Importance of Mass Transport in High Energy Density Lithium‐Sulfur Batteries Under Lean Electrolyte Conditions

Abstract The operation of a lithium‐sulfur (Li−S) battery under lean electrolyte conditions is essential for enhancing the energy density to a practical level. It is rather challenging to reduce the amount of electrolyte in Li−S cells because the discharge reactions of sulfur (Li 2 S x formation: x =8−1) occur via a fully dissolution/precipitation conversion mechanism in conventional electrolyte solutions. Therefore, the use of sparingly solvating electrolytes has been reported as an effective method to reduce the electrolyte content in Li−S cells.

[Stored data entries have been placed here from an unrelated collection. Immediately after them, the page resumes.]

This is an optimization exercise on Yosys and OpenROAD, whose aim is small area, not a production implementation.
At most, simulation tests tie the RTL to the original design; equivalence was not proved.
Only the layout flow was run in runs 1 and 2; the RTL was not checked for function there.
Power figures rest on the tool's default switching activity, not on a simulated workload.

$ cat flow/run.sh
#!/bin/bash
# synth_recipe.tcl (not shown) runs the flow's synth.tcl, then flattens the netlist and writes it again
# the make line also repeats each setting of config.mk as NAME=value (left out here)
make -C /OpenROAD-flow-scripts/flow DESIGN_CONFIG=/design/flow/config.mk WORK_HOME=/design/flow/orfs CLKGATE_MAP_FILE= SYNTH_SCRIPT=/design/flow/synth_recipe.tcl finish
$ cat flow/config.mk
export PLATFORM = sky130hd
export DESIGN_NAME = sifh_hist_peak
export DESIGN_NICKNAME = sifh_hist_peak
export VERILOG_FILES = /design/flow/design.v
export SDC_FILE = /design/flow/constraint.sdc
export NUM_CORES = 4
export LEC_CHECK = 0
export CAP_MARGIN = 0
export CORE_MARGIN = 2
export CORE_UTILIZATION = 40
export CTS_BUF_LIST = sky130_fd_sc_hd__clkbuf_8
export CTS_CLUSTER_SIZE = 30
export SLEW_MARGIN = 0
$ cat flow/constraint.sdc
create_clock -name core_clock -period 10.0 [get_ports {clk}]
set_input_delay 2.0000 -clock core_clock [delete_from_list [all_inputs] [get_ports {clk}]]
set_output_delay 2.0000 -clock core_clock [all_outputs]
set_load 0.01 [all_outputs]
$ cat flow/design.v
module sifh_hist_peak #(
    parameter int unsigned NP       = 12,
    parameter int unsigned NB       = 6,
    parameter int unsigned PIXELS   = 4,
    parameter int unsigned DATA_NUM = 4,
    parameter int unsigned ACQ_NUM  = 8,
    parameter int unsigned CNT_W    = 8
) (
    input  logic                 clk,
    input  logic                 res,
    input  logic                 in_valid,
    output logic                 in_ready,
    input  logic [NP-1:0]        in_data,
    output logic                 out_valid,
    output logic [NP*PIXELS-1:0] out_result,
    output logic                 pass_id
);
    localparam int unsigned NG = ACQ_NUM - 1;    
    logic [7:0] idx_q;
    logic       out_valid_q;
    logic [1:0] smp;
    logic [1:0] pix;
    logic [2:0] acq;
    logic       fine;
    assign smp  = idx_q[1:0];
    assign pix  = idx_q[3:2];
    assign acq  = idx_q[6:4];
    assign fine = idx_q[7];
    always_ff @(posedge clk) begin
        if (res) begin
            idx_q       <= '0;
            out_valid_q <= 1'b0;
        end else begin
            out_valid_q <= in_valid && (idx_q == 8'hff);
            if (in_valid) begin
                idx_q <= idx_q + 8'd1;
            end
        end
    end
    assign in_ready  = 1'b1;
    assign pass_id   = fine;
    assign out_valid = out_valid_q;
    logic [5:0]  max_q  [PIXELS];
    logic [NB-1:0] peak_q [PIXELS];
    logic [NB-1:0] c_q    [PIXELS];
    logic [NB-1:0] cur_c;
    logic          valid;
    logic [NB-1:0] bin;
    assign cur_c = c_q[pix];
    assign valid = !fine || (in_data[NP-1 -: NB] == cur_c);
    assign bin   = fine ? in_data[NB-1:0] : in_data[NP-1 -: NB];
    localparam int unsigned GW = 4*NB + 3;       
    logic [NB-1:0] w_q [3];
    logic [1:0]    nw_q;
    logic [GW-1:0] ring_q [PIXELS][NG];
    logic          rot;
    assign rot = in_valid && (smp == 2'd3);
    always_ff @(posedge clk) begin
        if (in_valid && valid) begin
            w_q[0] <= bin;
            w_q[1] <= w_q[0];
            w_q[2] <= w_q[1];
        end
    end
    always_ff @(posedge clk) begin
        if (res) begin
            nw_q <= '0;
        end else if (in_valid) begin
            nw_q <= (smp == 2'd3) ? 2'd0 : nw_q + 2'(valid);
        end
    end
    always_ff @(posedge clk) begin
        if (rot) begin
            for (int b = 0; b < PIXELS - 1; b++) begin
                for (int g = 0; g < NG; g++) begin
                    ring_q[b][g] <= ring_q[b+1][g];
                end
            end
            ring_q[PIXELS-1][0] <= {nw_q, valid, w_q[0], w_q[1], w_q[2], bin};
            for (int g = 1; g < NG; g++) begin
                ring_q[PIXELS-1][g] <= ring_q[0][g-1];
            end
        end
    end
    logic [NG*DATA_NUM+2:0] hit;
    always_comb begin
        for (int g = 0; g < NG; g++) begin
            logic [1:0] gn;
            logic       gl;
            gn = ring_q[0][g][GW-1 -: 2];
            gl = ring_q[0][g][GW-3];
            for (int e = 0; e < 3; e++) begin
                hit[g*DATA_NUM+e] = (3'(g) < acq) && (2'(e) < gn)
                                  && (ring_q[0][g][(3-e)*NB +: NB] == bin);
            end
            hit[g*DATA_NUM+3] = (3'(g) < acq) && gl && (ring_q[0][g][NB-1:0] == bin);
        end
        for (int k = 0; k < 3; k++) begin
            hit[NG*DATA_NUM+k] = (2'(k) < nw_q) && (w_q[k] == bin);
        end
    end
    function automatic logic [1:0] fa(input logic a, input logic b, input logic c);
        fa = {(a & b) | (a & c) | (b & c), a ^ b ^ c};
    endfunction
    function automatic logic [2:0] pop7(input logic [6:0] x);
        logic [1:0] u, v, w, y;
        u = fa(x[0], x[1], x[2]);
        v = fa(x[3], x[4], x[5]);
        w = fa(u[0], v[0], x[6]);
        y = fa(u[1], v[1], w[1]);
        pop7 = {y, w[0]};
    endfunction
    function automatic logic [3:0] pop15(input logic [14:0] x);
        logic [2:0] a, b;
        logic [1:0] k0, k1, k2;
        a  = pop7(x[6:0]);
        b  = pop7(x[13:7]);
        k0 = fa(a[0], b[0], x[14]);
        k1 = fa(a[1], b[1], k0[1]);
        k2 = fa(a[2], b[2], k1[1]);
        pop15 = {k2, k1[0], k0[0]};
    endfunction
    logic [4:0] pop;
    always_comb begin
        logic [3:0] a, b;
        logic [1:0] k0, k1, k2, k3;
        a   = pop15(hit[14:0]);
        b   = pop15(hit[29:15]);
        k0  = fa(a[0], b[0], hit[30]);
        k1  = fa(a[1], b[1], k0[1]);
        k2  = fa(a[2], b[2], k1[1]);
        k3  = fa(a[3], b[3], k2[1]);
        pop = {k3, k2[0], k1[0], k0[0]};
    end
    logic       first, upd;
    logic [5:0] new_max;
    logic [NB-1:0] new_peak;
    assign first    = (acq == 3'd0) && (smp == 2'd0);
    assign upd      = first || (valid && ({1'b0, pop} >= max_q[pix]));
    assign new_max  = valid ? ({1'b0, pop} + 6'd1) : 6'd0;
    assign new_peak = valid ? bin : NB'(1 << (NB - 1));
    always_ff @(posedge clk) begin
        for (int p = 0; p < PIXELS; p++) begin
            if (in_valid && upd && (pix == 2'(p))) begin
                max_q[p]  <= new_max;
                peak_q[p] <= new_peak;
            end
        end
    end
    always_ff @(posedge clk) begin
        if (in_valid && (idx_q == 8'h7f)) begin
            for (int p = 0; p < PIXELS - 1; p++) begin
                c_q[p] <= peak_q[p];
            end
            c_q[PIXELS-1] <= upd ? new_peak : peak_q[PIXELS-1];
        end
    end
    always_comb begin
        for (int p = 0; p < PIXELS; p++) begin
            out_result[p*NP +: NP] = {c_q[p], peak_q[p]};
        end
    end
endmodule
==> impl_metrics.py, run 1 <==
metrics = {
    "cells_and_area": {
        "area_delta_synth_final_pct": 15.3,
        "antennaDiodeCount": 0,
        "seq_area_sq_mm": 0.0256,
        "fin_area_sq_mm": 0.0342,
        "fillers": 6063,
        "finalNonFillerCells": 2602,
        "layout_commonest_cell": "edfxtp_1",
        "drive_above_1_share_pct": 14.0,
        "multiInputGateArea_sq_mm": 0.00378,
        "final_cell_mix": "edfxtp_1 (846), clkbuf_8 (134), xnor2_1 (123)",
        "fin_nets": 1599,
    },
    "sta": {
        "max_slew_margin_pct": 17.6,
        "tightest_slew_ps": 1230,
        "min_period_over_period_pct": 90.4,
        "rsz0062_at_grt": "false",
        "max_freq_mhz": 111,
        "hold_violations": 0,
        "fin_worst_skew_ps": 29.0,
        "maxSlewViolCount": 0,
        "finalHoldWorstSlack_ps": 400,
        "setup_viol": 0,
        "period_needed_ps": 9040,
        "finalSetupTns_ps": 0,
    },
    "pwr": {
        "p_total_mw": 6.74,
        "p_per_area_mw_per_mm2": 197,
        "p_seq_share_pct": 59.0,
        "p_clk_share_pct": 38.8,
        "p_leak_nw": 10.9,
        "pwr-share-comb_pct": 2.2,
        "vdd_ir_drop_max_uv": 111,
        "power.internal_mw": 5.37,
        "switching_share_pct": 20.4,
        "switchingPower_mw": 1.38,
    },
    "floorplanning": {
        "num_io_pins": 66,
        "die_w_um": 276,
        "die_h_um": 276,
        "start_util_pct": 40.5,
        "rows": 99,
        "design.die.area_sq_mm": 0.0763,
        "core-area_sq_mm": 0.0732,
    },
    "synthesis": {
        "synthTopCellsByArea": "edfxtp_1 (86%), xnor2_1 (3.6%), xor2_1 (2.3%)",
        "synth-edff-count": 846,
        "ys_seq_area_share_pct": 86.5,
        "ys.warnings.count": 6,
        "synth.cell_area_sq_mm": 0.0296,
        "synth_cells": 1341,
        "synth-seq-cells": 857,
        "yosysTopAreaCell": "edfxtp_1",
        "synth_fp_nets": 1391,
        "synth_cell_types": 43,
        "synth_ff_type": "edfxtp_1",
        "yosysTopAreaCellShare_pct": 85.7,
        "synthArstFlopShare_pct": 0,
        "synth_area_per_cell_sq_um": 22.1,
    },
    "grt": {
        "grt.total_usage_pct": 13.1,
        "antenna_found_initial": 0,
        "grt_max_degree": 206,
        "grt_pass1_vias": 12900,
        "overflow": 0,
        "grt_first_pass_wirelength_um": 75200,
    },
    "clock_tree": {
        "cts_num_sinks": 857,
        "postCtsSetupBuffers": 0,
        "clkLatencyLatePin_ps": 750,
        "hold_buffers": 0,
        "clkSlewWorstSetupHoldPaths_ps": 60,
        "h-tree-depth": 4,
        "cts_resized": 0,
        "cts_root_buf": "clkbuf_8",
        "cts_buffers": 130,
        "clockBufferDepth": 3,
        "cts_tree": "yes",
    },
    "place": {
        "dp.cells": 2376,
        "io_buffer_count": 64,
        "dp_hpwl_um": 30100,
        "dpl_cell_area_sq_mm": 0.0318,
        "place_congestion": 0.782,
    },
    "route": {
        "wire_per_inst_um": 18.9,
        "antenna_left": 0,
        "firstDrtPassIters": 5,
        "drcViolationCount": 0,
        "vias_per_cell": 4.67,
        "vias": 12200,
        "drt-initial-drc-count": 1017,
        "wirelength_um": 49200,
    },
    "critical_path": {
        "crit_chain": "clkdlybuf4s50_1 -> mux2i_4 -> buf_4 -> xnor2_1 -> or4_1 -> nor4_1 -> fa_1 -> fa_1 -> fa_1 -> fa_1 -> fa_1 -> fa_1 -> fa_1 -> ha_1 -> o21ai_0 -> a21oi_1 -> o31ai_1 -> o21a_1 -> nor2_1",
        "cp_common_cell": "fa_1",
        "cp-end-kind": "register",
        "crit_type": "input port to register",
        "cp.arrival_ps": 9390,
        "path_delay_family": "adder cells",
        "crit_fanout": 14,
        "startpoint_type": "input port",
        "required_ps": 10350,
        "cpPeakStageDelay_ps": 930,
        "crit_slowest_cell": "nor2_1",
        "path_buf_inv": 2,
    },
    "hold_path": {
        "hold_class": "register to register",
    },
    "flow_run": {
        "maxCapViolations": 0,
    },
    "outcome": {
        "status": "finished clean",
    },
}
-- layout make-up --
type	instances	share of cell area, %
Multi-Input combinational cell	422	11.1
Tap cell	959	3.51
Inverter	29	0.319
Clock buffer	134	5.40
Timing Repair Buffer	109	3.19
Clock inverter	92	1.52
Sequential cell	857	75.0
-- cell usage after synthesis, types with 2 or more instances --
master and count:
mux2i_2 5, nand2_1 11, mux4_2 12, buf_4 8, xor2_1 78, and2_1 3, ha_1 9, o21ai_0 8
o21a_1 3, buf_2 12, and3_1 4, nand3b_1 2, a22o_1 5, nor2_1 23, buf_6 3, clkbuf_1 9
or3_1 2, edfxtp_1 846, inv_1 29, xnor2_1 123, or4_1 8, a21oi_1 6, o2111ai_1 2, dfxtp_1 11
nor4_1 30, nand3_1 28, o211ai_1 2, fa_1 26, nand4_1 10, mux2i_1 2, nor3_1 9
-- kinds of logic (layout without fill, tap and decap cells) --
logic type | Yosys count | in the layout | share of synthesized area (%)
DFF | 857 | 857 | 86.5
xor gates and xnor gates | 201 | 201 | 5.94
and+or+nand+nor | 137 | 137 | 2.57
buffers and inverters | 62 | 364 | 1.01
adders and majority gates | 35 | 35 | 2.14
AOI/OAI and AO/OA | 29 | 29 | 0.650
muxes | 19 | 19 | 1.21
other | 1 | 1 | 0.0127
-- metal layers --
metal  GRT usage (%)  part of all wire (%)  vias up
met5               0                     0        -
met4            6.49                   2.5        0
met3            2.92                   3.9       81
met2            21.9                    51      230
met1            16.3                    43     6247
li1                -                     -     5596
-- stage by stage --
step	setup slack (ps)	utilization [%]
after floorplan	426	-
after global placement	439	43.4
after detailed placement	270	43.4
after CTS	1050	46.7
after global routing	621	46.7
final	964	46.7
-- worst paths after layout --
path	startpoint	endpoint	slack (ps)	cells past startpoint
hold reg to reg	ring_q[24][1]	ring_q[17][1]	400	0
setup reg to reg	idx_q[7]	peak_q[3][5]	1590	18
setup / recovery	in_data[8]	peak_q[3][5]	960	19
hold / removal	ring_q[24][1]	ring_q[17][1]	400	0
-- state kept, by name, indices dropped and copies added (netlist names) --
signal / flops
peak_q: 24
ring_q: 756
c_q: 24
out_valid_q: 1
idx_q: 8
max_q: 24
nw_q: 2
w_q: 18
-- power by group through the flow --
stage / Sequential (mW) / Combinational (mW) / Clock, mW
2_1_floorplan: 4.05 / 0.0941 / 0
3_5_place_dp: 4.05 / 0.152 / 0
4_1_cts: 3.98 / 0.153 / 2.72
5_1_grt: 3.98 / 0.164 / 2.88
6_report: 3.98 / 0.150 / 2.62
3_3_place_gp: 4.05 / 0.150 / 0
==> run 2, diff against run 1 <==
==> flow/flow/run.sh (new file) <==
#!/bin/bash
# Standard ORFS layout, with CTS told not to add dummy loads and port buffers of the
# smallest buffer. Each tool's output goes to the ORFS logs; make's own output to make.log.
set -euo pipefail
export CTS_ARGS="-sink_clustering_enable -repair_clock_nets -dont_use_dummy_load -buf_list sky130_fd_sc_hd__clkbuf_8 -sink_clustering_size 30"
export BUFFER_PORTS_ARGS="-buffer_cell sky130_fd_sc_hd__buf_1"
bash standard.sh > make.log 2>&1
==> flow/standard.sh (new file) <==
#!/bin/bash
# synth_recipe.tcl (not shown) runs the flow's synth.tcl, then flattens the netlist and writes it again
# the make line also repeats each setting of config.mk as NAME=value (left out here)
make -C /OpenROAD-flow-scripts/flow DESIGN_CONFIG=/design/flow/config.mk WORK_HOME=/design/flow/orfs CLKGATE_MAP_FILE= SYNTH_SCRIPT=/design/flow/synth_recipe.tcl "${@:-finish}"
removed: flow/run.sh
==> impl_metrics.py, run 2 <==
metrics = {
    "route": {
        "wirelength_um": 49300,
        "vias": 12000,
        "antenna_left": 0,
        "wire_per_inst_um": 19.7,
        "drt-initial-drc-count": 1169,
        "vias_per_cell": 4.81,
        "firstDrtPassIters": 5,
        "drcViolationCount": 0,
    },
    "sta": {
        "fin_worst_skew_ps": 48.6,
        "setup_viol": 0,
        "maxSlewViolCount": 0,
        "period_needed_ps": 8580,
        "max_freq_mhz": 116,
        "finalSetupTns_ps": 0,
        "max_slew_margin_pct": 7.36,
        "rsz0062_at_grt": "false",
        "hold_violations": 0,
        "tightest_slew_ps": 1380,
        "min_period_over_period_pct": 85.8,
    },
    "critical_path": {
        "r2r_end": "max_q[1][0]",
        "startpoint_type": "input port",
        "reg2reg_slack_ps": 1720,
        "reg2reg_from": "idx_q[7]",
        "crit_fanout": 12,
        "required_ps": 10350,
        "ff2ff_path_depth": 20,
        "cp-end-kind": "register",
        "crit_type": "input port to register",
        "cp.arrival_ps": 8930,
    },
    "synthesis": {
        "synth-seq-cells": 857,
        "synth_fp_nets": 1391,
        "synth_ff_type": "edfxtp_1",
        "synth_cells": 1341,
        "synth_area_per_cell_sq_um": 22.1,
        "synthArstFlopShare_pct": 0,
        "synthTopCellsByArea": "edfxtp_1 (86%), xnor2_1 (3.6%), xor2_1 (2.3%)",
        "synth_cell_types": 43,
        "yosysTopAreaCellShare_pct": 85.7,
        "synth.most_common_cell": "edfxtp_1",
        "ys.warnings.count": 6,
        "synth-edff-count": 846,
        "synth_commonest_cells": "edfxtp_1 (846), xnor2_1 (123), xor2_1 (78), nor4_1 (30), inv_1 (29)",
        "synth.cell_area_sq_mm": 0.0296,
        "ys_seq_area_share_pct": 86.5,
        "yosysTopAreaCell": "edfxtp_1",
    },
    "clock_tree": {
        "h-tree-depth": 4,
        "postCtsSetupBuffers": 0,
        "cts_buffers": 131,
        "cts_num_sinks": 857,
        "clkSlewWorstSetupHoldPaths_ps": 50,
        "clkLatencyLatePin_ps": 750,
        "cts_root_buf": "clkbuf_8",
        "cts_resized": 0,
        "hold_buffers": 0,
        "clockBufferDepth": 3,
        "cts_tree": "yes",
    },
    "outcome": {
        "status": "finished clean",
    },
    "hold_path": {
        "hp-start": "ring_q[26][7]",
        "hold_class": "register to register",
        "whs_endpoint": "ring_q[19][7]",
        "min_path_cells": 0,
    },
    "cells_and_area": {
        "largest_reg_flops": 756,
        "layout_commonest_cell": "edfxtp_1",
        "antennaDiodeCount": 0,
        "fin_nets": 1594,
        "area_delta_synth_final_pct": 11.8,
        "top_register": "ring_q",
        "final_cell_mix": "edfxtp_1 (846), clkbuf_8 (131), xnor2_1 (123)",
        "drive_above_1_share_pct": 12.5,
    },
    "place": {
        "place_congestion": 0.792,
        "dp_hpwl_um": 30000,
        "io_buffer_count": 64,
    },
    "grt": {
        "overflow": 0,
        "grt.total_usage_pct": 13.0,
        "grt_pass1_vias": 12600,
        "antenna_found_initial": 0,
        "grt_max_degree": 211,
        "grt_first_pass_wirelength_um": 74200,
    },
    "floorplanning": {
        "start_util_pct": 40.5,
        "core-area_sq_mm": 0.0732,
        "num_io_pins": 66,
        "rows": 99,
        "design.die.area_sq_mm": 0.0763,
        "die_w_um": 276,
        "die_h_um": 276,
    },
    "flow_run": {
        "maxCapViolations": 0,
    },
    "pwr": {
        "p_leak_nw": 10.3,
        "vdd_ir_drop_max_uv": 128,
        "p_total_mw": 6.40,
        "p_per_area_mw_per_mm2": 193,
    },
}
[run 2: metrics by stage]
step	std cells	setup WS [ps]	utilization, %	hold WS, ps	area, sq um
floorplan	1341	426	-	400	29600
global route	2501	1060	45.3	377	33100
finish	2501	1420	45.3	373	33100
CTS	2501	1480	45.3	372	33100
global placement	2370	799	42.8	400	31300
detailed placement	2370	622	42.8	405	31300
[run 2: final cells by class]
type	count	area (sq um)
Fill cell	6085	40100
Sequential cell	857	25600
Multi-Input combinational cell	422	3780
Clock buffer	131	1800
Tap cell	959	1200
Timing Repair Buffer	103	621
Inverter	29	109
[run 2: power by group]
group | switching (mW) | internal (mW) | leakage [nW]
sequential | 0.0227 | 3.96 | 7.72
clock | 1.12 | 1.15 | 0.942
combinational | 0.0878 | 0.0512 | 1.67
[run 2: layer usage]
metal | track usage, % | share of wire, % | vias up
li1 | - | - | 5480
met1 | 16.6 | 43 | 6175
met5 | 0 | 0 | -
met4 | 6.26 | 3.2 | 0
met3 | 3.54 | 4.5 | 113
met2 | 20.8 | 49 | 269
[run 2: logic make-up after synthesis]
kind of cell,count (synthesis),share of synthesized area (%)
flip-flops,857,86.5
XOR/XNOR,201,5.94
AND/OR/NAND/NOR,137,2.57
buffers and inverters,62,1.01
adder cells (fa/ha/maj),35,2.14
AO/OA/AOI/OAI,29,0.650
multiplexers,19,1.21
other,1,0.0127
[run 2: worst max path at each step]
stage | from | endpoint | depth (start not counted)
after floorplan | in_valid | c_q[0][0] | 4
after CTS | in_data[11] | max_q[1][0] | 20
final | in_data[11] | max_q[1][0] | 21
after global routing | in_data[11] | peak_q[3][3] | 19
after detailed placement | in_data[11] | peak_q[3][2] | 20
after global placement | in_data[9] | peak_q[3][2] | 21
[run 2: worst max-delay path, stage by stage]
cell and delay [ps]:
buf_1 110, mux2i_4 350, buf_4 330, xnor2_1 100, or4_1 520, nor4_1 280, fa_1 470, inv_1 80
fa_1 480, fa_1 550, inv_1 50, fa_1 440, fa_1 390, fa_1 400, fa_1 590, ha_1 330
o21ai_0 90, a21oi_1 130, o31ai_1 100, o21a_1 220, nor3_2 910
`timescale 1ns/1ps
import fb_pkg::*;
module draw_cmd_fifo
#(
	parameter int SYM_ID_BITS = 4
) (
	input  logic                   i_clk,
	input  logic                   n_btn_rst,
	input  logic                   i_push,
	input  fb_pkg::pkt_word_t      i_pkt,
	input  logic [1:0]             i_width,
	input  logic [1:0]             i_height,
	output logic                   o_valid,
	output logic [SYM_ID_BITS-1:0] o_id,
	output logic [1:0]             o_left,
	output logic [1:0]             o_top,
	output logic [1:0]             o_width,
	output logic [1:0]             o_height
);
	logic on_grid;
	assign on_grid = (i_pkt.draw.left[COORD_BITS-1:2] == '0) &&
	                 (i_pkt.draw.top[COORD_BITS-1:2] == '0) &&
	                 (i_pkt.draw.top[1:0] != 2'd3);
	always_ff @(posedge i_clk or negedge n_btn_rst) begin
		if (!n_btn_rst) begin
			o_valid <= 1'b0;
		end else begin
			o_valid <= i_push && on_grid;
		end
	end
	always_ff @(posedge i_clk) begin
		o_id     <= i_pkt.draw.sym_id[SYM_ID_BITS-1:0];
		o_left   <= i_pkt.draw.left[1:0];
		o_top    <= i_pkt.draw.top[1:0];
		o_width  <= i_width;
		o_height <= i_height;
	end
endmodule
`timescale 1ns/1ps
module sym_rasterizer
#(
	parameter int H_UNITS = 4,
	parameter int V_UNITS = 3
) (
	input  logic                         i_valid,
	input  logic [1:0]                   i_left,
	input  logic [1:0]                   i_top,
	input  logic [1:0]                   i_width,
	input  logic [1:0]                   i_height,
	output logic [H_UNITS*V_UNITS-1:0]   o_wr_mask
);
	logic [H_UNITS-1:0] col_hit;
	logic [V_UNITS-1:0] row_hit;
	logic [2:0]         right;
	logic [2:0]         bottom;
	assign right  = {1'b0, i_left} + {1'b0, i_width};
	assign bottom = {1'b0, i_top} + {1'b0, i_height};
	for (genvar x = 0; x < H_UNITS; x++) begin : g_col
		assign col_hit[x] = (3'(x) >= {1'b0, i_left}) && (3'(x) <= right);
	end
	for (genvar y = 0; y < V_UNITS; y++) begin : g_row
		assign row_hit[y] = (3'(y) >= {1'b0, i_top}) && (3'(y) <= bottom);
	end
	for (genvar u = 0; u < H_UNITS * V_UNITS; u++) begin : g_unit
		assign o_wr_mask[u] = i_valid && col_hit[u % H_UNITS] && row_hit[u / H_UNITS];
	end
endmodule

However, the majority of related research to date has been based on the use of an excess amount of electrolyte and low S loading. In this study, we investigated the performance of Li−S cells using cathodes with a relatively high S loading (>4 mg cm −2 ) under lean electrolyte conditions of sparingly solvating electrolytes. The products of inhomogeneous discharge reactions occurring at the separator side in the Li−S cell cathodes blocked the void spaces of the cathode, and the porosity of the cathode decreased due to the expansion of the active material. In addition, the ion pathway toward the interior parts of the electrode (close to the current collector) was hindered, and further discharge reactions were inhibited. The inhomogeneous discharge reactions could be alleviated by enhancing the transport properties of the electrolyte and adequately maintaining the porous structure of the cathode by incorporating an additive in it. The effects of these changes on the Li−S cell performance were also further confirmed by numerical simulations.